Published February 4, 2022 | Version v1
Journal article Open

Classical mathematical models for prediction of response to chemotherapy and immunotherapy

  • 1. RWTH Aachen University
  • 2. Polish Academy of Sciences
  • 3. Delft University of Technology
  • 4. University of Chicago
  • 5. Lee Moffitt Cancer Center & Research Institute

Description

Classical mathematical models of tumor growth have shaped our understanding of cancer and have broad practical implications for treatment scheduling and dosage. However, even the simplest textbook models have been barely validated in real world-data of human patients. In this study, we fitted a range of differential equation models to tumor volume measurements of patients undergoing chemotherapy or cancer immunotherapy for solid tumors. We used a large dataset of 1472 patients with three or more measurements per target lesion, of which 652 patients had six or more data points. We show that the early treatment response shows only moderate correlation with the final treatment response, demonstrating the need for nuanced models. We then perform a head-to-head comparison of six classical models which are widely used in the field: the Exponential, Logistic, Classic Bertalanffy, General Bertalanffy, Classic Gompertz and General Gompertz model. Several models provide a good fit to tumor volume measurements, with the Gompertz model providing the best balance between goodness of fit and number of parameters. Similarly, when fitting to early treatment data, the general Bertalanffy and Gompertz models yield the lowest mean absolute error to forecasted data, indicating that these models could potentially be effective at predicting treatment outcome.

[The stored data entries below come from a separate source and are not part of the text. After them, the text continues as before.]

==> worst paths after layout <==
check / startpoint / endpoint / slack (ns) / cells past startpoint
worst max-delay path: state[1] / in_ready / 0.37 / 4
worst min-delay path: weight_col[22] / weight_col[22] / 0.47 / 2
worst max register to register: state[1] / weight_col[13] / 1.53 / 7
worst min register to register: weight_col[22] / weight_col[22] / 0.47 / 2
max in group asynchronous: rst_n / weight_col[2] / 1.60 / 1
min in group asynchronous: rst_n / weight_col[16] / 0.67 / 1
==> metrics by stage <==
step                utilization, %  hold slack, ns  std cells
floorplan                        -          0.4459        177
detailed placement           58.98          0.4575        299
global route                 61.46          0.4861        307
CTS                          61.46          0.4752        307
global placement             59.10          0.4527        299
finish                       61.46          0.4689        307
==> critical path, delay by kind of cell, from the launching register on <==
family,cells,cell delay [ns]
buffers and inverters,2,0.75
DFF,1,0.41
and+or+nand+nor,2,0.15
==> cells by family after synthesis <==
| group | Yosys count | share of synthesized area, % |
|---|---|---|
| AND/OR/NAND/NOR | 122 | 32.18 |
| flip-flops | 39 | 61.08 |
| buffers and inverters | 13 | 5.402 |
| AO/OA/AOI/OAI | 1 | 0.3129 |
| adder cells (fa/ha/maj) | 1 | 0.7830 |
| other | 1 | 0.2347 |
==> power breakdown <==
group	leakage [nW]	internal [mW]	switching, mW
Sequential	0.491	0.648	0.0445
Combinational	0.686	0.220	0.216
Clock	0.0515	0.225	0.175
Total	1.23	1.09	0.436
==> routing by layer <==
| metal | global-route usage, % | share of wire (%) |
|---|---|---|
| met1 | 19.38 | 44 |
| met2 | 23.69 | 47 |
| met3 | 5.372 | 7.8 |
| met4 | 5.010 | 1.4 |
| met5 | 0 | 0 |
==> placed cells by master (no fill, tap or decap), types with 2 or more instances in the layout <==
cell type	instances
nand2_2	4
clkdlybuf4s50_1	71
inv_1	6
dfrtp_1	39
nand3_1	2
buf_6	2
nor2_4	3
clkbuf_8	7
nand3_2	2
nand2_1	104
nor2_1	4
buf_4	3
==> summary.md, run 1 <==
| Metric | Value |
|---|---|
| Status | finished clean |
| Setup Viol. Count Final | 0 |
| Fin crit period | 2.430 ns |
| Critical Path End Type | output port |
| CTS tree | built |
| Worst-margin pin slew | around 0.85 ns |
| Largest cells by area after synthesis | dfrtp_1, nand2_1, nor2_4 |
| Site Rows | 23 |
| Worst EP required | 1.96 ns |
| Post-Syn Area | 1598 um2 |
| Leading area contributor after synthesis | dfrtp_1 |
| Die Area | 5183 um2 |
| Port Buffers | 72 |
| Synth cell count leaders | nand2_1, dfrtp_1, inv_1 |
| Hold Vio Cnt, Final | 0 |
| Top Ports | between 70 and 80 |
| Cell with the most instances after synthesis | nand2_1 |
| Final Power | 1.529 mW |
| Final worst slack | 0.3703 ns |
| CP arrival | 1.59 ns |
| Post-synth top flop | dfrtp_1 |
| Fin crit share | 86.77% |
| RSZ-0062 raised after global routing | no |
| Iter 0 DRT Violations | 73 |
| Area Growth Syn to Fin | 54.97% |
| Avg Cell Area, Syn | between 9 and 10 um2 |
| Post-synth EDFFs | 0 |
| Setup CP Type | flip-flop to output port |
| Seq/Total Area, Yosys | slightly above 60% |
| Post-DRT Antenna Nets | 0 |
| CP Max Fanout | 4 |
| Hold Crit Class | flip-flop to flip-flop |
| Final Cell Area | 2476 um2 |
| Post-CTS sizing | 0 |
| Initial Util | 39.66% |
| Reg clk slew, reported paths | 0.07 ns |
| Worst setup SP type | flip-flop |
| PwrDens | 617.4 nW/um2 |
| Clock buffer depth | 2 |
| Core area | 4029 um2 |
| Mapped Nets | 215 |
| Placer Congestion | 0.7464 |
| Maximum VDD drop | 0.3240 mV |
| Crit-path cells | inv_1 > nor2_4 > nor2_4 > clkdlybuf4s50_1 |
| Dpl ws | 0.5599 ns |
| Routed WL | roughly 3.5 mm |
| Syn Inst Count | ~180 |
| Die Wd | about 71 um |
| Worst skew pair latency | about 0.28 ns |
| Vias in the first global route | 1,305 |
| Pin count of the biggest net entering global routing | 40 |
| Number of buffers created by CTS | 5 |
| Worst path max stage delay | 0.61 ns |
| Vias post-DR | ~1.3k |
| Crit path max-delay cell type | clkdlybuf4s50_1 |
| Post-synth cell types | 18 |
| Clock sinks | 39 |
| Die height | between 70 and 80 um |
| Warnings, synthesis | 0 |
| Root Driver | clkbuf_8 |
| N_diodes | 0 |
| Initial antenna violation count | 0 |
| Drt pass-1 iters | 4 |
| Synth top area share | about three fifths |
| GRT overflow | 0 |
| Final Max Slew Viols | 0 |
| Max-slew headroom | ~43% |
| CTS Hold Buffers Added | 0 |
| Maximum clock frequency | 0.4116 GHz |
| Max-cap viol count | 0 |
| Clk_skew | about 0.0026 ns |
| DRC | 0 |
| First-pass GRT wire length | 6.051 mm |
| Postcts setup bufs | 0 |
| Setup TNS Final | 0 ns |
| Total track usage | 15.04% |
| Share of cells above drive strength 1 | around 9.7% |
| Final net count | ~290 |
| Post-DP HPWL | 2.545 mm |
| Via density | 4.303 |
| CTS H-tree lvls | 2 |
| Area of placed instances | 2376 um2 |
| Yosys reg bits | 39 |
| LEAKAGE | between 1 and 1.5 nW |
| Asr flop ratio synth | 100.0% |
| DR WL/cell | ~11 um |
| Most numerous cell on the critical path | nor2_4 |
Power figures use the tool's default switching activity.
**src/rtl/clk_div_gen.sv**
```systemverilog
// Clock-enable based divider: free-running binary taps, a programmable square
// wave with glitch-free reconfiguration at period boundaries, and a mask-selected AND.
module clk_div_gen #(
  parameter int unsigned TAPS      = 4,
  parameter int unsigned WIDTH     = 8,
  parameter int unsigned RESET_DIV = 0
) (
  input  logic             clk,
  input  logic             reset,
  input  logic             en,
  input  logic [WIDTH-1:0] cfg_div,
  input  logic             cfg_load,
  input  logic [TAPS:0]    cfg_mask,
  output logic [TAPS-1:0]  taps,
  output logic [TAPS-1:0]  tap_stb,
  output logic             div_out,
  output logic             div_stb,
  output logic             and_out,
  output logic             cfg_busy
);

  logic [TAPS-1:0]  tcnt;
  logic [TAPS-1:0]  tcnt_nxt;
  logic [WIDTH-1:0] pcnt;
  logic [WIDTH-1:0] act_div;
  logic [WIDTH-1:0] pend_div;
  logic [TAPS:0]    sel;
  logic             hit;
  logic             apply;
  logic             and_nxt;

  assign taps = tcnt;

  always_comb begin
    tcnt_nxt = tcnt + 1'b1;
    hit      = (pcnt == act_div);
    // Only the falling toggle ends a full period, so a new divisor never
    // shortens or stretches a half-period already in progress.
    apply    = en & hit & div_out & cfg_busy;
    sel      = {div_out, tcnt};
    and_nxt  = (|cfg_mask) & (&(sel | ~cfg_mask));
  end

  always_ff @(posedge clk) begin
    if (reset) begin
      tcnt     <= '0;
      pcnt     <= '0;
      div_out  <= 1'b0;
      tap_stb  <= '0;
      div_stb  <= 1'b0;
      and_out  <= 1'b0;
      act_div  <= WIDTH'(RESET_DIV);
      pend_div <= '0;
      cfg_busy <= 1'b0;
    end else begin
      tap_stb <= '0;
      div_stb <= 1'b0;
      if (en) begin
        tcnt    <= tcnt_nxt;
        tap_stb <= tcnt_nxt & ~tcnt;
        if (hit) begin
          pcnt    <= '0;
          div_out <= ~div_out;
          div_stb <= ~div_out;
        end else begin
          pcnt <= pcnt + 1'b1;
        end
      end
      if (apply) act_div <= pend_div;
      // A load in the apply cycle queues behind the value being applied.
      if (cfg_load) begin
        pend_div <= cfg_div;
        cfg_busy <= 1'b1;
      end else if (apply) begin
        cfg_busy <= 1'b0;
      end
      and_out <= and_nxt;
    end
  end

endmodule

```
`config.mk`:
```
export PLATFORM = sky130hd
export DESIGN_NAME = max_pool_2x2_stream_flat
export DESIGN_NICKNAME = d
export VERILOG_FILES = /design/src/rtl/max_pool_2x2_stream_if.sv /design/src/rtl/max_pool_2x2_stream.sv /design/src/flat_wrapper.sv
export SDC_FILE = /design/constraint.sdc
export NUM_CORES = 1
export LEC_CHECK = 0
export CAP_MARGIN = 5
export CORE_ASPECT_RATIO = 1.75
export CORE_UTILIZATION = 55
export CTS_CLUSTER_DIAMETER = 200
export DETAILED_ROUTE_END_ITERATION = 10
export PLACE_DENSITY_LB_ADDON = 0.3
export SYNTH_ARGS = -nofsm -noshare
export SYNTH_HDL_FRONTEND = slang
export SYNTH_SLANG_ARGS = --single-unit
```
`constraint.sdc`:
```
create_clock -name clk -period 11 [get_ports clk]
set_clock_uncertainty 0.2 [all_clocks]
set_input_delay 1.1 -clock clk [delete_from_list [all_inputs] [get_ports clk]]
set_output_delay 1.1 -clock clk [all_outputs]
set_load 0.01 [all_outputs]
```
`src/rtl/max_pool_2x2_stream_if.sv`:
```
`default_nettype none
// ============================================================================
//  Module      : max_pool_2x2_stream_if
//  Description : Stream bundle between a feature-map producer and the 2x2
//                max-pooling stage.
//                  in_valid   : In_OFM carries a sample this cycle
//                  In_OFM     : input sample, unsigned, raster order
//                  out_valid  : Out_Pool holds a pooled result
//                  Out_Pool   : pooled maximum
//                  frame_done : pulse with the last pooled output of a frame
//                master = side feeding samples in and observing results,
//                slave  = the pooling stage itself.
//  Revision    : 1.0 - initial release
// ============================================================================
interface max_pool_2x2_stream_if #(
    parameter int DATA_W = 36
);
    logic              in_valid;
    logic [DATA_W-1:0] In_OFM;
    logic              out_valid;
    logic [DATA_W-1:0] Out_Pool;
    logic              frame_done;

    modport master (
        output in_valid,
        output In_OFM,
        input  out_valid,
        input  Out_Pool,
        input  frame_done
    );

    modport slave (
        input  in_valid,
        input  In_OFM,
        output out_valid,
        output Out_Pool,
        output frame_done
    );
endinterface
`default_nettype wire

```
`src/rtl/max_pool_2x2_stream.sv`:
```
`default_nettype none
// ============================================================================
//  Module      : max_pool_2x2_stream
//  Description : Streaming 2x2 max pooling, stride 1, over an IMG_W x IMG_H
//                raster-order feature map. A one-row line buffer plus a
//                one-sample delay builds each 2x2 window as samples arrive.
//  Ports       : clk    - rising-edge clock
//                rst_n  - asynchronous active-low reset
//                st     - stream bundle (slave side):
//                         in_valid/In_OFM in, out_valid/Out_Pool/frame_done
//                         out (all outputs registered, 1-cycle latency)
//  Revision    : 1.0 - initial release
// ============================================================================
module max_pool_2x2_stream #(
    parameter int DATA_W = 36,
    parameter int IMG_W  = 5,
    parameter int IMG_H  = 5
) (
    input  wire logic              clk,
    input  wire logic              rst_n,
    max_pool_2x2_stream_if.slave   st
);

    localparam int COL_W = (IMG_W > 1) ? $clog2(IMG_W) : 1;
    localparam int ROW_W = (IMG_H > 1) ? $clog2(IMG_H) : 1;
    localparam logic [COL_W-1:0] COL_LAST = COL_W'(IMG_W - 1);
    localparam logic [ROW_W-1:0] ROW_LAST = ROW_W'(IMG_H - 1);

    // ------------------------------------------------------------------
    // State
    // ------------------------------------------------------------------
    logic [COL_W-1:0]  col_q,       col_d;
    logic [ROW_W-1:0]  row_q,       row_d;
    logic [DATA_W-1:0] lb_q [IMG_W];
    logic [DATA_W-1:0] lb_d [IMG_W];
    logic [DATA_W-1:0] prev_top_q,  prev_top_d;
    logic [DATA_W-1:0] prev_cur_q,  prev_cur_d;
    logic              out_valid_q, out_valid_d;
    logic [DATA_W-1:0] out_pool_q,  out_pool_d;
    logic              frame_done_q, frame_done_d;

    // ------------------------------------------------------------------
    // Window datapath. lb_q[col_q] is read before this cycle's write, so
    // it still holds the sample directly above the incoming one.
    // ------------------------------------------------------------------
    logic [DATA_W-1:0] top_right;
    logic [DATA_W-1:0] max_top;
    logic [DATA_W-1:0] max_bot;
    logic [DATA_W-1:0] win_max;
    logic              window_ok;
    logic              col_wrap;
    logic              frame_last;

    assign top_right  = lb_q[col_q];
    assign max_top    = (prev_top_q > top_right) ? prev_top_q : top_right;
    assign max_bot    = (prev_cur_q > st.In_OFM) ? prev_cur_q : st.In_OFM;
    assign win_max    = (max_top > max_bot) ? max_top : max_bot;
    // Row 0 and column 0 have no complete window above/left of them.
    assign window_ok  = (row_q != '0) && (col_q != '0);
    assign col_wrap   = (col_q == COL_LAST);
    assign frame_last = col_wrap && (row_q == ROW_LAST);

    always_comb begin
        col_d        = col_q;
        row_d        = row_q;
        lb_d         = lb_q;
        prev_top_d   = prev_top_q;
        prev_cur_d   = prev_cur_q;
        out_valid_d  = 1'b0;
        out_pool_d   = '0;
        frame_done_d = 1'b0;

        if (st.in_valid) begin
            lb_d[col_q] = st.In_OFM;
            prev_cur_d  = st.In_OFM;
            prev_top_d  = top_right;

            if (window_ok) begin
                out_valid_d  = 1'b1;
                out_pool_d   = win_max;
                frame_done_d = frame_last;
            end

            if (col_wrap) begin
                col_d = '0;
                row_d = (row_q == ROW_LAST) ? '0 : row_q + 1'b1;
            end else begin
                col_d = col_q + 1'b1;
            end
        end
    end

    always_ff @(posedge clk or negedge rst_n) begin
        if (!rst_n) begin
            col_q        <= '0;
            row_q        <= '0;
            for (int i = 0; i < IMG_W; i++) begin
                lb_q[i] <= '0;
            end
            prev_top_q   <= '0;
            prev_cur_q   <= '0;
            out_valid_q  <= 1'b0;
            out_pool_q   <= '0;
            frame_done_q <= 1'b0;
        end else begin
            col_q        <= col_d;
            row_q        <= row_d;
            lb_q         <= lb_d;
            prev_top_q   <= prev_top_d;
            prev_cur_q   <= prev_cur_d;
            out_valid_q  <= out_valid_d;
            out_pool_q   <= out_pool_d;
            frame_done_q <= frame_done_d;
        end
    end

    assign st.out_valid  = out_valid_q;
    assign st.Out_Pool   = out_pool_q;
    assign st.frame_done = frame_done_q;

endmodule
`default_nettype wire

```
`src/flat_wrapper.sv`:
```
// flat-port wrapper written by rule: the top's interface ports become plain ports
module max_pool_2x2_stream_flat 
#(
    parameter int DATA_W = 36,
    parameter int IMG_W  = 5,
    parameter int IMG_H  = 5
)
  (clk, rst_n, st_in_valid, st_In_OFM, st_out_valid, st_Out_Pool, st_frame_done);
  max_pool_2x2_stream_if #(.DATA_W(DATA_W)) st_i ();
  input  wire logic clk;
  input  wire logic rst_n;
  input wire logic [$bits(st_i.in_valid)-1:0] st_in_valid;
  input wire logic [$bits(st_i.In_OFM)-1:0] st_In_OFM;
  output wire logic [$bits(st_i.out_valid)-1:0] st_out_valid;
  output wire logic [$bits(st_i.Out_Pool)-1:0] st_Out_Pool;
  output wire logic [$bits(st_i.frame_done)-1:0] st_frame_done;
  assign st_i.in_valid = st_in_valid;
  assign st_i.In_OFM = st_In_OFM;
  assign st_out_valid = st_i.out_valid;
  assign st_Out_Pool = st_i.Out_Pool;
  assign st_frame_done = st_i.frame_done;
  max_pool_2x2_stream #(.DATA_W(DATA_W), .IMG_W(IMG_W), .IMG_H(IMG_H)) u_core (.clk(clk), .rst_n(rst_n), .st(st_i));
endmodule
```
* Word-level counts from Yosys, hierarchy flattened
Cells that the tools add are included.
Word-level totals: bits in registers 296, bits of input ports 39, output and inout port bits 38, logic and storage cells 45
Operators by class: add/subtract/negate cells 2, $lt $le $gt $ge 5, equal/unequal tests 2, muxes and demuxes 17, bitwise logic cells 1, reductions and logical operators 6
Operator list (count):
- $mux W36 | 8
- $bwmux W180 | 1
- $bmux W36 S3 | 1
- $demux W36 S3 | 1
- $gt A36 B36 Y1 | 3
- $add A3 B1 Y3 const B | 2
- $eq A3 B3 Y1 const B | 2
- $mux W3 | 2
- $reduce_bool A3 Y1 | 2
- $ge A4 B4 Y1 const B | 1
- $lt A4 B1 Y1 const B | 1
- $mux W1 | 4
- $not A3 Y4 | 1
- $logic_and A1 B1 Y1 | 3
- $reduce_and A2 Y1 | 1

* Depth between registers and ports, before layout
word-level depth 10, depth in mapped cells 27, depth with buffers taken out 21

* Least setup slack after synthesis
No wires, ideal clock.
kind register -> register, start register u_core.col_q[2], end register u_core.out_pool_q[10], in the netlist u_core.st.Out_Pool[10], setup time 0.136 ns, arrival 5.253 ns, required time 10.664 ns, path slack 5.411 ns, cell stages (with the launch flop) 25, path buffers 5, clock period less this slack 5.589 ns, cell sequence dfrtp_1 -> clkbuf_1 -> nor2_1 -> clkbuf_1 -> buf_2 -> a21oi_1 -> o22ai_1 -> inv_1 -> ha_1 -> nand4_1 -> nor2_1 -> a21boi_0 -> o41ai_1 -> nand3_1 -> clkbuf_1 -> a21boi_0 -> nor2_1 -> ha_1 -> nand4_1 -> or2_1 -> nor4_2 -> a211oi_1 -> o21ai_1 -> buf_2 -> o32ai_2
On the way: longest elaborated chain between the ends 10, elaborated cells between the ends (all ways) 12, classes of those cells order compare: 2; mux: 7; bitwise: 1; reduce/logical: 2
RTL lines:
- start, declared | RTL line max_pool_2x2_stream.sv:32 | logic [COL_W-1:0] col_q, col_d;
- start signal, assigned | RTL line max_pool_2x2_stream.sv:106 | col_q <= col_d;
- $not A3 Y4 (implied by the code) | RTL line max_pool_2x2_stream.sv:54 | assign top_right = lb_q[col_q];
- $bmux W36 S3 | RTL line max_pool_2x2_stream.sv:54
- $mux W36 (implied by the code) (2 in series) | RTL line max_pool_2x2_stream.sv:54
- $gt A36 B36 Y1 | RTL line max_pool_2x2_stream.sv:55 | assign max_top = (prev_top_q > top_right) ? prev_top_q : top_right;
- $mux W36 | RTL line max_pool_2x2_stream.sv:55
- $gt A36 B36 Y1 | RTL line max_pool_2x2_stream.sv:57 | assign win_max = (max_top > max_bot) ? max_top : max_bot;
- $mux W36 | RTL line max_pool_2x2_stream.sv:57
- $mux W36 (*) | RTL line max_pool_2x2_stream.sv:78 | if (window_ok) begin
- $mux W36 (*) | RTL line max_pool_2x2_stream.sv:73 | if (st.in_valid) begin
- net u_core.out_pool_d[10] | RTL line max_pool_2x2_stream.sv:39 | logic [DATA_W-1:0] out_pool_q, out_pool_d;
- end signal, assigned | RTL line max_pool_2x2_stream.sv:112 | out_pool_q <= out_pool_d;
- end, declared | RTL line max_pool_2x2_stream.sv:39
The timed path passes the listed nets; every way through them passes the cells marked *. The select of a mux whose other input is x is not followed. A chain may end at the register's enable or synchronous reset.

* Final worst setup path
start register u_core.col_q[2], end register u_core.out_pool_q[3], in the netlist u_core.st.Out_Pool[3]
Same word-level chain as after synthesis.

==> results_dict.tcl <==
set metrics [dict create \
    cp_cell_sequence "buf_4 > nor2_4 > a21oi_1 > o22a_1 > ha_1 > nor2b_1 > o211ai_1 > a21boi_0 > o41ai_1 > nand3_1 > buf_4 > a21boi_0 > nor2_1 > ha_1 > a2111oi_0 > o21ai_0 > a31o_2 > a211oi_1 > or3b_2 > buf_4 > o32ai_1" \
    grt_usage 0.276 \
    status "completed" \
    rsz0062_at_grt "no" \
    cts_tree "done" \
    pin_count 77 \
    setup_tns_ps 0 \
    post-cts-setup-buffers 0 \
    setup_viol 0 \
    synth_ff_type "dfrtp_1" \
    fill_cells 2287 \
    synth_top_area_share 0.451 \
    drv_cap 0 \
    overflow 0 \
    dpl.hpwl_um 26800 \
    slew_viol_final 0 \
    hold_class "reg2reg" \
    worst-r2r-cell-count 21 \
    post_layout_nonfiller_instances 1879 \
    cts_hold_buf 0 \
    dieHeight_um 231 \
    syn-instance-count 1437 \
    yosys-top-cells-count "296 x dfrtp_1, 183 x mux2_2, 124 x a21oi_1, 114 x nor2_1, 112 x ha_1" \
    crit_path_start "u_core.col_q[2]" \
    crit_family "compound AO/OA/AOI/OAI gates" \
    critPathMaxFanout 44 \
    use_met1 0.326 \
    core_area_sq_mm 0.0294 \
    area_growth_pct 12.5 \
    cpMaxStageDelayCell "nor2_4" \
    avgRoutedWirePerCell_um 21.6 \
    rows 83 \
    gp_congestion 0.852 \
    regToRegSetupSlack_ps 2710 \
    setup_slack_ps 2710 \
    cp_num_cells 21 \
    endpoint_kind "register" \
    synth.avg_cell_area_sq_um 11.4 \
    vias 11600 \
    grt_max_degree 96 \
    cp-endpoint "u_core.st.Out_Pool[3]" \
    hold_viol 0 \
    synth-seq-area-share 0.451 \
    netlist_area_sq_mm 0.0164 \
    layout_min_cycle_time_ps 8290 \
    synth_nets 1588 \
    die-width_um 133 \
    drc_errors 0 \
    fmax_ghz 0.121 \
    clock_path_buffers 3 \
    grt_first_pass_wirelength_um 66000 \
    met2_usage 0.489 \
    max_slew_margin 0.223 \
    io_buffers 76 \
    dpl.cell_count 1828 \
    dp_worst_setup_slack_ps 2740 \
    antenna_found_initial 0 \
    dieArea_sq_mm 0.0306 \
    grt_pass1_vias 12200 \
    multiInputGateArea_sq_mm 0.00843 \
    r2r_end "u_core.st.Out_Pool[3]" \
    cts_root_buf "clkbuf_16" \
    netlist_top_cells_area "dfrtp_1 45%, mux2_2 13%, ha_1 8.5%, mux2i_1 4.7%, mux2i_4 4.0%" \
    drive_gt1_frac 0.217 \
    clk_latency_ps 570 \
    yosysUniqueCellTypes 53 \
    yosys_warnings 0 \
    busiest_layer "met2" \
    whs_ps 282 \
    reg2reg_from "u_core.col_q[2]" \
    ant_nets 0 \
    drtIter0Drc 660 \
    cts_htree_levels 1 \
    period_share 0.754 \
    firstDrtPassIters 5 \
    worst_ep_arrival_time_ps 8510 \
    required_ps 11210 \
    async_flop_share 1.00 \
    path_clk_slew_ps 70 \
    layout.nets 1627 \
    cts_resized 0 \
    critPathBufInv 3 \
    cpMostUsedCell "buf_4" \
    worstSetupStartpointType "register" \
    start_util 0.559 \
    crit_type "reg2reg" \
    cts_made_buffers 28 \
    grt.met3_usage 0.0338 \
    synth_top_cell_by_area "dfrtp_1" \
    layout.area.seq_sq_mm 0.00741 \
    synth-seq-cells 296 \
    synth-edff-count 0 \
    worst_slew_pin_slew_ps 1160 \
    slowest_delay_ps 990 \
    yosysMostFrequentCell "dfrtp_1" \
    via_per_inst 6.16 \
    wl_um 40500 \
    numClockSinks 296 \
]
==> state kept, by name, indices dropped and copies added (netlist names) <==
register              flops
u_core.col_q              3
u_core.st.frame_done      1
u_core.prev_top_q        36
u_core.row_q              3
u_core.st.Out_Pool       36
u_core.st.out_valid       1
u_core.lb_q             180
u_core.prev_cur_q        36
==> metal layers <==
layer	wire [um]	up-vias
li1	-	5301
met1	15800	5864
met2	20900	306
met3	1890	111
met4	2000	0
met5	0	-
==> metrics by stage <==
stage          utilization  instance area (sq um)
2_1_floorplan            -                  16400
6_report             0.629                  18500
3_5_place_dp         0.593                  17400
4_1_cts              0.629                  18500
3_3_place_gp         0.593                  17400
5_1_grt              0.629                  18500
==> cell families after synthesis <==
group,count (synthesis),synth area share
DFF,296,0.451
buffers and inverters,143,0.0400
and+or+nand+nor,288,0.0799
muxes,291,0.213
adders and majority gates,112,0.0852
AOI/OAI and AO/OA,307,0.131
==> worst register-to-register path, stage by stage (launching register included) <==
cell and delay [ps]:
dfrtp_2 390, buf_4 390, nor2_4 990, a21oi_1 250
o22a_1 270, ha_1 310, nor2b_1 130, o211ai_1 140
a21boi_0 110, o41ai_1 590, nand3_1 720, buf_4 480
a21boi_0 320, nor2_1 80, ha_1 340, a2111oi_0 390
o21ai_0 160, a31o_2 270, a211oi_1 410, or3b_2 540
buf_4 490, o32ai_1 170
==> worst min path at each step <==
| stage | startpoint | to | slack, ps | depth (start not counted) |
|---|---|---|---|---|
| final | u_core.lb_q[44] | u_core.lb_q[44] | 280 | 2 |
| after global routing | u_core.lb_q[68] | u_core.lb_q[68] | 300 | 2 |
| after CTS | u_core.lb_q[58] | u_core.lb_q[58] | 280 | 2 |
| after detailed placement | u_core.lb_q[58] | u_core.lb_q[58] | 270 | 2 |
| after global placement | u_core.lb_q[48] | u_core.lb_q[48] | 260 | 2 |
| after floorplan | u_core.lb_q[48] | u_core.lb_q[48] | 240 | 2 |
==> area by class of cell <==
type	count	share of cell area
sequential	296	0.401
clock inverter	13	0.0134
timing repair buffer	92	0.0485
tap	382	0.0259
clock buffer	37	0.0430
antenna	1	0.000135
inverter	60	0.0122
multi-input combinational	998	0.456
==> cells in the final DEF (no fill, tap or decap), types with 4 or more instances in the layout <==
cell type	n
bufinv_16	7
a221oi_1	6
inv_1	60
a21boi_1	4
nand4_1	23
a21o_1	4
nor3_1	43
clkbuf_1	4
o32ai_1	6
ha_1	112
o21ai_0	58
buf_4	16
mux2i_1	78
dfrtp_1	294
clkbuf_16	29
mux2i_4	30
clkbuf_8	4
clkdlybuf4s50_1	74
nand2_1	66
mux2_2	183
nand3_1	17
o22ai_1	12
o32ai_2	30
o22a_1	23
a21boi_0	23
nor2_1	113
a21oi_1	124
clkinv_2	4
Power is not shown: default switching activity piles up to over one toggle a cycle in this logic, so the estimate is an artifact.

In summary, we provide a quantitative benchmark for classical textbook models and state-of-the art models of human tumor growth. We publicly release an anonymized version of our original data, providing the first benchmark set of human tumor growth data for evaluation of mathematical models.

Data availability

All experiments were conducted in accordance with the Declaration of Helsinki and the International Ethical Guidelines for Biomedical Research Involving Human Subjects by the Council for International Organizations of Medical Sciences (CIOMS). This study complies with the “Transparent reporting of a multivariable prediction model for individual prognosis or diagnosis” (TRIPOD) statement [32]. All data were obtained in an anonymized way through a proposal to F. Hoffmann-La Roche Ltd. Through the platform “Clinical Study Data Request” (CSDR, www.ClinicalStudyDataRequest.com), which is now inactive and has been replaced by the Vivli platform (https://vivli.org, April 2021). Qualified researchers may request access to individual patient level data through the clinical study data request platform (https://vivli.org/). Further details on Roche’s criteria for eligible studies are available here (https://vivli.org/members/ourmembers/). For further details on Roche’s Global Policy on the Sharing of Clinical Information and how to request access to related clinical study documents, see (https://www.roche.com/research_and_development/who_we_are_how_we_work/clinical_trials/our_commitment_to_data_sharing.htm). The original proposal submitted to the CSDR platform is available in S1 Text. In order to enable reproduction of our experiments, we publicly release a fully anonymized subset of the data containing only the tumor volume measurements for the target lesion and the respective study and treatment arm (S1 Data).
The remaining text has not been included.